ENTRIES PROVIDED Block Start

[config.mk]
export PLATFORM = sky130hd
export DESIGN_NAME = adder_arbiter
export DESIGN_NICKNAME = d
export VERILOG_FILES = /design/src/rtl/adder_arbiter.sv
export SDC_FILE = /design/constraint.sdc
export NUM_CORES = 1
export LEC_CHECK = 0
export CORE_ASPECT_RATIO = 1.2
export CORE_UTILIZATION = 48
export CTS_BUF_LIST = sky130_fd_sc_hd__clkbuf_2 sky130_fd_sc_hd__clkbuf_4 sky130_fd_sc_hd__clkbuf_8
export CTS_CLUSTER_SIZE = 20
export DETAILED_ROUTE_END_ITERATION = 12
export HOLD_SLACK_MARGIN = 0.08
export PLACE_DENSITY = 0.88
export SLEW_MARGIN = 20
export SYNTH_ARGS = -nofsm -noshare
export SYNTH_HDL_FRONTEND = slang
export SYNTH_SLANG_ARGS = --single-unit
[constraint.sdc]
create_clock -name clk_i -period 5.25 [get_ports clk_i]
set_input_delay 1.05 -clock clk_i [delete_from_list [all_inputs] [get_ports clk_i]]
set_output_delay 1.05 -clock clk_i [all_outputs]
set_load 0.03 [all_outputs]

ENTRIES PROVIDED Block End

**WORK ORDER:**
In the entries above, find the line with "export DESIGN_NAME = adder_arbiter" and the line with "export CORE_UTILIZATION = 48", then restate word for word both of them and every line between, with nothing more.

**OUTPUT FOR THIS TASK:**
export DESIGN_NAME = adder_arbiter
export DESIGN_NICKNAME = d
export VERILOG_FILES = /design/src/rtl/adder_arbiter.sv
export SDC_FILE = /design/constraint.sdc
export NUM_CORES = 1
export LEC_CHECK = 0
export CORE_ASPECT_RATIO = 1.2
export CORE_UTILIZATION = 48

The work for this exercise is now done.